$ cat config.mk
export PLATFORM = sky130hd
export DESIGN_NAME = decode_stage_pipe
export DESIGN_NICKNAME = d
export VERILOG_FILES = /design/src/rtl/decode_pkg.sv /design/src/rtl/decode_regfile.sv /design/src/rtl/decode_stage_pipe.sv
export SDC_FILE = /design/constraint.sdc
export NUM_CORES = 2
export LEC_CHECK = 0
export CAP_MARGIN = 30
export CORE_UTILIZATION = 61
export DETAILED_ROUTE_END_ITERATION = 10
export GPL_ROUTABILITY_DRIVEN = 0
export PLACE_DENSITY = 0.8
export RECOVER_POWER = 50
export SKIP_CTS_REPAIR_TIMING = 1
export SYNTH_ARGS = -nofsm -noshare
export SYNTH_HDL_FRONTEND = slang
export SYNTH_SLANG_ARGS = --single-unit
$ cat constraint.sdc
create_clock -name i_clk -period 50.6 [get_ports i_clk]
set_clock_uncertainty 0.1 [all_clocks]
set_input_delay 7.59 -clock i_clk [delete_from_list [all_inputs] [get_ports i_clk]]
set_output_delay 7.59 -clock i_clk [all_outputs]
set_load 0.01 [all_outputs]
$ cat src/rtl/decode_pkg.sv
// decode_pkg: opcode constants, immediate format enum, decoded control bundle, decode helpers.
// Latency: none (types and pure functions only).
// Backpressure: not applicable.
// Ports: none (package).
package decode_pkg;

  localparam logic [6:0] OP_IMM    = 7'b0010011;
  localparam logic [6:0] OP_LOAD   = 7'b0000011;
  localparam logic [6:0] OP_JALR   = 7'b1100111;
  localparam logic [6:0] OP_SYSTEM = 7'b1110011;
  localparam logic [6:0] OP_STORE  = 7'b0100011;
  localparam logic [6:0] OP_BRANCH = 7'b1100011;
  localparam logic [6:0] OP_LUI    = 7'b0110111;
  localparam logic [6:0] OP_AUIPC  = 7'b0010111;
  localparam logic [6:0] OP_JAL    = 7'b1101111;
  localparam logic [6:0] OP_REG    = 7'b0110011;

  typedef enum logic [2:0] {
    FMT_I,
    FMT_S,
    FMT_B,
    FMT_U,
    FMT_J,
    FMT_R,
    FMT_NONE
  } imm_fmt_e;

  // XLEN-independent part of the ID/EX bundle; the XLEN-wide operands,
  // immediate and pc are wrapped around this in the stage itself.
  typedef struct packed {
    logic [6:0] opcode;
    logic [2:0] fn3;
    logic [6:0] fn7;
    logic [4:0] rs1;
    logic [4:0] rs2;
    logic [4:0] rd;
    logic       alu_source;
    logic       illegal;
  } decoded_t;

  function automatic imm_fmt_e imm_fmt(input logic [6:0] opcode);
    imm_fmt_e fmt;
    case (opcode)
      OP_IMM, OP_LOAD, OP_JALR, OP_SYSTEM: fmt = FMT_I;
      OP_STORE:                            fmt = FMT_S;
      OP_BRANCH:                           fmt = FMT_B;
      OP_LUI, OP_AUIPC:                    fmt = FMT_U;
      OP_JAL:                              fmt = FMT_J;
      OP_REG:                              fmt = FMT_R;
      default:                             fmt = FMT_NONE;
    endcase
    return fmt;
  endfunction

  // 32-bit immediate; instr[31] is the sign bit for every format.
  function automatic logic [31:0] gen_imm(input logic [31:0] instr, input imm_fmt_e fmt);
    logic [31:0] imm;
    case (fmt)
      FMT_I:   imm = {{21{instr[31]}}, instr[30:20]};
      FMT_S:   imm = {{21{instr[31]}}, instr[30:25], instr[11:7]};
      FMT_B:   imm = {{20{instr[31]}}, instr[7], instr[30:25], instr[11:8], 1'b0};
      FMT_U:   imm = {instr[31:12], 12'b0};
      FMT_J:   imm = {{12{instr[31]}}, instr[19:12], instr[20], instr[30:21], 1'b0};
      default: imm = '0;
    endcase
    return imm;
  endfunction

  function automatic logic uses_rs1(input imm_fmt_e fmt);
    return (fmt == FMT_I) || (fmt == FMT_S) || (fmt == FMT_B) || (fmt == FMT_R);
  endfunction

  function automatic logic uses_rs2(input imm_fmt_e fmt);
    return (fmt == FMT_S) || (fmt == FMT_B) || (fmt == FMT_R);
  endfunction

  function automatic logic writes_rd(input imm_fmt_e fmt);
    return (fmt == FMT_I) || (fmt == FMT_U) || (fmt == FMT_J) || (fmt == FMT_R);
  endfunction

  function automatic logic uses_imm(input imm_fmt_e fmt);
    return (fmt == FMT_I) || (fmt == FMT_S) || (fmt == FMT_U) || (fmt == FMT_J);
  endfunction

endpackage

$ cat src/rtl/decode_regfile.sv
// decode_regfile: NREG x XLEN register file, 2 combinational read ports, 1 write port.
// Latency: reads combinational; a write is visible from the cycle after its posedge.
// Backpressure: none; writes to x0 or to an index >= NREG are dropped.
// Optional: DECODE_WB_BYPASS_EN returns a same-cycle qualifying write on a matching read port.
// Ports: i_clk, i_reset (async, active-high, clears all entries); i_wb_en/i_wb_rd/i_wb_value write;
//        i_rs1/i_rs2 read indices; o_rs1_value/o_rs2_value read data (0 for x0 or out-of-range).
module decode_regfile
  import decode_pkg::*;
#(
  parameter int XLEN = 32,
  parameter int NREG = 32
) (
  input  logic            i_clk,
  input  logic            i_reset,
  input  logic            i_wb_en,
  input  logic [4:0]      i_wb_rd,
  input  logic [XLEN-1:0] i_wb_value,
  input  logic [4:0]      i_rs1,
  input  logic [4:0]      i_rs2,
  output logic [XLEN-1:0] o_rs1_value,
  output logic [XLEN-1:0] o_rs2_value
);

  localparam int         IW     = (NREG > 1) ? $clog2(NREG) : 1;
  localparam logic [5:0] NREG_L = 6'(NREG);

  logic [XLEN-1:0] r_regs [NREG];
  logic            w_wr_en;

  assign w_wr_en = i_wb_en && (i_wb_rd != 5'd0) && ({1'b0, i_wb_rd} < NREG_L);

  always_ff @(posedge i_clk or posedge i_reset) begin
    if (i_reset) begin
      for (int i = 0; i < NREG; i++) begin
        r_regs[i] <= '0;
      end
    end else if (w_wr_en) begin
      r_regs[i_wb_rd[IW-1:0]] <= i_wb_value;
    end
  end

  always_comb begin
    o_rs1_value = '0;
    o_rs2_value = '0;
    if ((i_rs1 != 5'd0) && ({1'b0, i_rs1} < NREG_L)) begin
      o_rs1_value = r_regs[i_rs1[IW-1:0]];
    end
    if ((i_rs2 != 5'd0) && ({1'b0, i_rs2} < NREG_L)) begin
      o_rs2_value = r_regs[i_rs2[IW-1:0]];
    end
`ifdef DECODE_WB_BYPASS_EN
    // w_wr_en already excludes x0 and out-of-range indices, so those still read 0.
    if (w_wr_en && (i_rs1 == i_wb_rd)) begin
      o_rs1_value = i_wb_value;
    end
    if (w_wr_en && (i_rs2 == i_wb_rd)) begin
      o_rs2_value = i_wb_value;
    end
`else
    // Without the bypass a same-cycle write is seen from the next cycle.
`endif
  end

endmodule

$ cat src/rtl/decode_stage_pipe.sv
// decode_stage_pipe: RV32I decode stage with register read, immediate generation and ID/EX register.
// Latency: 1 cycle from accepted handshake to o_out_valid; 1 instruction/cycle with i_out_ready high.
// Backpressure: o_in_ready low in reset, on a load-use hazard, or while a held bundle is not consumed.
// Optional: DECODE_WB_BYPASS_EN (in decode_regfile) forwards a same-cycle writeback to the reads.
// Ports: i_in_valid/o_in_ready/i_instruction/i_pc from fetch; i_flush kills held and incoming;
//        i_wb_* register writeback; o_out_valid/i_out_ready and o_out_* decoded bundle to execute.
module decode_stage_pipe
  import decode_pkg::*;
#(
  parameter int XLEN = 32,
  parameter int NREG = 32
) (
  input  logic            i_clk,
  input  logic            i_reset,
  input  logic            i_in_valid,
  output logic            o_in_ready,
  input  logic [31:0]     i_instruction,
  input  logic [XLEN-1:0] i_pc,
  input  logic            i_flush,
  input  logic            i_wb_en,
  input  logic [4:0]      i_wb_rd,
  input  logic [XLEN-1:0] i_wb_value,
  output logic            o_out_valid,
  input  logic            i_out_ready,
  output logic [6:0]      o_out_opcode,
  output logic [2:0]      o_out_fn3,
  output logic [6:0]      o_out_fn7,
  output logic [4:0]      o_out_rs1,
  output logic [4:0]      o_out_rs2,
  output logic [4:0]      o_out_rd,
  output logic [XLEN-1:0] o_out_rs1_value,
  output logic [XLEN-1:0] o_out_rs2_value,
  output logic [XLEN-1:0] o_out_imm,
  output logic [XLEN-1:0] o_out_pc,
  output logic            o_out_alu_source,
  output logic            o_out_illegal
);

  typedef struct packed {
    decoded_t        ctrl;
    logic [XLEN-1:0] rs1_value;
    logic [XLEN-1:0] rs2_value;
    logic [XLEN-1:0] imm;
    logic [XLEN-1:0] pc;
  } idex_t;

  localparam logic [5:0] NREG_L = 6'(NREG);

  logic            r_valid;
  idex_t           r_idex;
  idex_t           w_next;
  imm_fmt_e        w_fmt;
  logic [31:0]     w_imm32;
  logic [XLEN-1:0] w_rs1_value;
  logic [XLEN-1:0] w_rs2_value;
  logic            w_idx_bad;
  logic            w_hazard;
  logic            w_accept;

  decode_regfile #(
    .XLEN (XLEN),
    .NREG (NREG)
  ) u_regfile (
    .i_clk       (i_clk),
    .i_reset     (i_reset),
    .i_wb_en     (i_wb_en),
    .i_wb_rd     (i_wb_rd),
    .i_wb_value  (i_wb_value),
    .i_rs1       (i_instruction[19:15]),
    .i_rs2       (i_instruction[24:20]),
    .o_rs1_value (w_rs1_value),
    .o_rs2_value (w_rs2_value)
  );

  always_comb begin
    w_fmt   = imm_fmt(i_instruction[6:0]);
    w_imm32 = gen_imm(i_instruction, w_fmt);

    // Only indices the format actually uses can make the instruction illegal.
    w_idx_bad = (uses_rs1(w_fmt)  && ({1'b0, i_instruction[19:15]} >= NREG_L)) ||
                (uses_rs2(w_fmt)  && ({1'b0, i_instruction[24:20]} >= NREG_L)) ||
                (writes_rd(w_fmt) && ({1'b0, i_instruction[11:7]}  >= NREG_L));

    w_next.ctrl.opcode     = i_instruction[6:0];
    w_next.ctrl.fn3        = i_instruction[14:12];
    w_next.ctrl.fn7        = i_instruction[31:25];
    w_next.ctrl.rs1        = i_instruction[19:15];
    w_next.ctrl.rs2        = i_instruction[24:20];
    w_next.ctrl.rd         = i_instruction[11:7];
    w_next.ctrl.alu_source = uses_imm(w_fmt);
    w_next.ctrl.illegal    = (w_fmt == FMT_NONE) || w_idx_bad;
    w_next.rs1_value       = w_rs1_value;
    w_next.rs2_value       = w_rs2_value;
    w_next.imm             = XLEN'(signed'(w_imm32));
    w_next.pc              = i_pc;
  end

  // A load still in ID/EX cannot forward its data yet, so a dependent
  // instruction waits one cycle; the load drains and leaves a bubble.
  assign w_hazard = r_valid && (r_idex.ctrl.opcode == OP_LOAD) && (r_idex.ctrl.rd != 5'd0) &&
                    ((uses_rs1(w_fmt) && (i_instruction[19:15] == r_idex.ctrl.rd)) ||
                     (uses_rs2(w_fmt) && (i_instruction[24:20] == r_idex.ctrl.rd)));

  assign o_in_ready = !i_reset && !w_hazard && (!r_valid || i_out_ready);
  assign w_accept   = i_in_valid && o_in_ready;

  // Flush overrides a handshake that fired in the same cycle: fetch still
  // sees it consumed, but the instruction is dropped here.
  always_ff @(posedge i_clk or posedge i_reset) begin
    if (i_reset) begin
      r_valid <= 1'b0;
      r_idex  <= '0;
    end else if (i_flush) begin
      r_valid <= 1'b0;
    end else if (w_accept) begin
      r_valid <= 1'b1;
      r_idex  <= w_next;
    end else if (i_out_ready) begin
      r_valid <= 1'b0;
    end
  end

  assign o_out_valid      = r_valid;
  assign o_out_opcode     = r_idex.ctrl.opcode;
  assign o_out_fn3        = r_idex.ctrl.fn3;
  assign o_out_fn7        = r_idex.ctrl.fn7;
  assign o_out_rs1        = r_idex.ctrl.rs1;
  assign o_out_rs2        = r_idex.ctrl.rs2;
  assign o_out_rd         = r_idex.ctrl.rd;
  assign o_out_rs1_value  = r_idex.rs1_value;
  assign o_out_rs2_value  = r_idex.rs2_value;
  assign o_out_imm        = r_idex.imm;
  assign o_out_pc         = r_idex.pc;
  assign o_out_alu_source = r_idex.ctrl.alu_source;
  assign o_out_illegal    = r_idex.ctrl.illegal;

endmodule

==> impl_metrics.py <==
metrics = {
    "cts": {
        "numCtsBuffers": 121,
        "root_buffer": "clkbuf_16",
        "clk_latency_ps": 730,
        "clock-sinks": 1182,
        "cts_max_level": 3,
        "clock_path_buffers": 3,
        "clkTransAtPathRegs_ps": 60,
        "cts_tree": "yes",
    },
    "grt": {
        "track_usage": 0.400,
        "grt.overflow.total": 0,
        "grt_max_degree": 182,
        "grt_pass1_wl_um": 288000,
        "grt_pass1_vias": 41800,
        "antenna_found_initial": 19,
    },
    "yosys": {
        "ys_seq_area_frac": 0.489,
        "yosys_warnings": 0,
        "syn_nets": 4251,
        "synth.avg_cell_area_um2": 14.6,
        "synthArstFlopShare": 1.00,
        "synth_common_cells": "1,182 x dfrtp_1, 1,060 x mux2_2, 396 x mux4_2",
        "synth_top_area_share": 0.489,
        "synth_edf_count": 0,
        "synth_top_cell_by_area": "dfrtp_1",
        "synth.most_common_cell": "dfrtp_1",
        "ys_ff_latch": 1182,
        "synth.distinct_cells": 57,
        "synthTopCellsByArea": "dfrtp_1 49%, mux2_2 20%, mux4_2 15%, mux2i_1 3.5%, clkbuf_1 1.5%",
        "synth_area_um2": 60400,
        "syn_inst": 4144,
        "ys.flop_type": "dfrtp_1",
    },
    "die": {
        "start_util": 0.615,
        "core_um2": 98300,
        "row_count": 115,
        "die-area_um2": 100000,
        "die_width_um": 317,
        "io_pins": 271,
        "die_y_um": 317,
    },
    "worst_setup_path": {
        "slowest_delay_ps": 6080,
        "cp_cell_sequence": "dlygate4sd3_1, clkinvlp_2, clkbuf_1, clkbuf_1",
        "required_ps": 49180,
        "cp_top_family": "buffers and inverters",
        "crit_type": "in2async",
        "cp-end-kind": "asynchronous set/reset pin",
        "critPathBufInv": 4,
        "path_max_fanout": 163,
        "crit_arrival_ps": 19490,
        "worst_path_most_repeated_cell": "clkbuf_1",
        "cp_slowest_cell": "clkbuf_1",
        "critPathLaunchType": "input port",
    },
    "sta": {
        "timing.hold.ws_ps": 279,
        "period_needed_ps": 20900,
        "finalSetupViolations": 0,
        "relSlewSlack": -4.69,
        "tns_ps": 0,
        "tightest_slew_ps": 8530,
        "rsz0062_at_grt": "false",
        "period_share": 0.413,
        "fmax_mhz": 47.8,
        "hold_viol_final": 0,
        "finalMaxSlewViolations": 1215,
    },
    "pwr": {
        "ir_drop_mv": 0.0320,
        "p_leak_nw": 29.8,
        "p_per_area_nw_per_um2": 40.2,
        "finalPower_mw": 2.75,
    },
    "routing": {
        "wl_um": 199000,
        "postRouteAntennaNets": 0,
        "firstDrtPassIters": 8,
        "drcViolationCount": 0,
        "routed-via-count": 41800,
        "drtIter0Drc": 5727,
        "wl_per_cell_um": 35.5,
        "drt-vias-per-instance": 7.44,
    },
    "worst_hold_path": {
        "hp-class": "reg2reg",
    },
    "cells_and_area": {
        "area_growth_pct": 13.0,
        "finalNetCount": 4331,
        "fillers": 6540,
        "ff_latch_area_um2": 29600,
        "multi_input_area_um2": 29000,
        "drive_gt1_frac": 0.429,
    },
    "flow_run": {
        "cap_violations": 45,
    },
    "outcome": {
        "status": "finished, violations left",
        "violations": "capacitance limit, slew limit",
    },
    "placed_design": {
        "portBuffers": 270,
        "hpwlAfterDp_um": 120000,
    },
}
-- sequential cells by signal, indices dropped and copies added, names as in the netlist --
signal	cells
u_regfile.r_regs	1019
o_out_imm	32
o_out_pc	32
o_out_rs1_value	32
o_out_rs2_value	32
o_out_fn7	7
o_out_opcode	7
o_out_rd	5
o_out_rs1	5
o_out_rs2	5
o_out_fn3	3
o_out_alu_source	1
o_out_illegal	1
o_out_valid	1
-- layout make-up --
| cell class | instances | share of cell area |
|---|---|---|
| clock buffer | 183 | 0.0539 |
| timing repair buffer | 404 | 0.0588 |
| tap | 1287 | 0.0236 |
| inverter | 11 | 0.000623 |
| multi-input combinational | 2504 | 0.424 |
| clock inverter | 36 | 0.00541 |
| antenna | 7 | 0.000257 |
| sequential | 1182 | 0.433 |
-- worst reg2reg max path, delay by kind of cell (launching register included) --
family | cells | cell delay, ps
compound gates | 1 | 120
buf+inv | 2 | 1160
simple gates | 3 | 860
mux | 1 | 480
flops | 1 | 480
-- per-stage QoR --
step | instance area [um^2] | cells | setup slack, ps | utilization
5_1_grt | 68300 | 5607 | 27300 | 0.695
3_3_place_gp | 64000 | 5364 | 32080 | 0.651
6_report | 68300 | 5614 | 29700 | 0.695
2_1_floorplan | 60400 | 4144 | 9110 | -
3_5_place_dp | 64200 | 5376 | 32180 | 0.653
4_1_cts | 68200 | 5595 | 32170 | 0.694
-- layout by cell type, fill, tap and decap left out, drive strengths merged, types with 23 or more instances in the layout --
cell type	instances
clkdlybuf4s50	98
a32o	29
mux2i	214
dfrtp	1182
a21oi	23
mux2	1120
clkinv	29
nor2b	23
clkbuf	211
dlygate4sd3	166
o22ai	69
mux4	396
buf	112
a22oi	110
nand3	51
nor2	38
a31oi	57
a221oi	41
nor4	24
nand2	90
-- layer usage --
metal  GRT usage  vias to the layer above  wire length [um]
li1            -                    16100                 -
met1       0.525                    21900             71900
met2       0.593                     2943             89100
met3       0.121                      783             24600
met4       0.236                       24             13400
met5           0                        -               150
-- worst paths after layout --
kind / to / cells past startpoint / slack (ps) / start
max: u_regfile.r_regs[850] / 4 / 29700 / i_reset
min: u_regfile.r_regs[996] / 0 / 280 / u_regfile.r_regs[996]
max reg2reg: o_out_imm[31] / 7 / 47300 / o_out_rd[1]
min reg2reg: u_regfile.r_regs[996] / 0 / 280 / u_regfile.r_regs[996]
max in group i_clk: o_in_ready / 5 / 30130 / i_reset
min in group asynchronous: o_out_fn7[1] / 2 / 8480 / i_reset
-- report_power, final --
group | leakage, nW | internal [mW] | switching, mW
clock network | 2.02 | 0.532 | 0.380
logic | 12.7 | 0.332 | 0.232
registers | 15.1 | 1.13 | 0.144
total | 29.8 | 1.99 | 0.756
-- kinds of logic after synthesis --
group | count (synthesis) | share of synthesized area
XOR/XNOR | 11 | 0.00159
multiplexers | 1730 | 0.395
AO/OA/AOI/OAI | 426 | 0.0518
flip-flops | 1182 | 0.489
buffers and inverters | 458 | 0.0327
AND/OR/NAND/NOR | 337 | 0.0290
No activity file was read; power rests on OpenSTA's default activity.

● WHAT TO DO:
Reproduce, please, the lines of the material from its first line down to the line containing "create_clock -name i_clk", keeping both ends and nothing beyond them.

● ANSWER FOR THE TASK:
$ cat config.mk
export PLATFORM = sky130hd
export DESIGN_NAME = decode_stage_pipe
export DESIGN_NICKNAME = d
export VERILOG_FILES = /design/src/rtl/decode_pkg.sv /design/src/rtl/decode_regfile.sv /design/src/rtl/decode_stage_pipe.sv
export SDC_FILE = /design/constraint.sdc
export NUM_CORES = 2
export LEC_CHECK = 0
export CAP_MARGIN = 30
export CORE_UTILIZATION = 61
export DETAILED_ROUTE_END_ITERATION = 10
export GPL_ROUTABILITY_DRIVEN = 0
export PLACE_DENSITY = 0.8
export RECOVER_POWER = 50
export SKIP_CTS_REPAIR_TIMING = 1
export SYNTH_ARGS = -nofsm -noshare
export SYNTH_HDL_FRONTEND = slang
export SYNTH_SLANG_ARGS = --single-unit
$ cat constraint.sdc
create_clock -name i_clk -period 50.6 [get_ports i_clk]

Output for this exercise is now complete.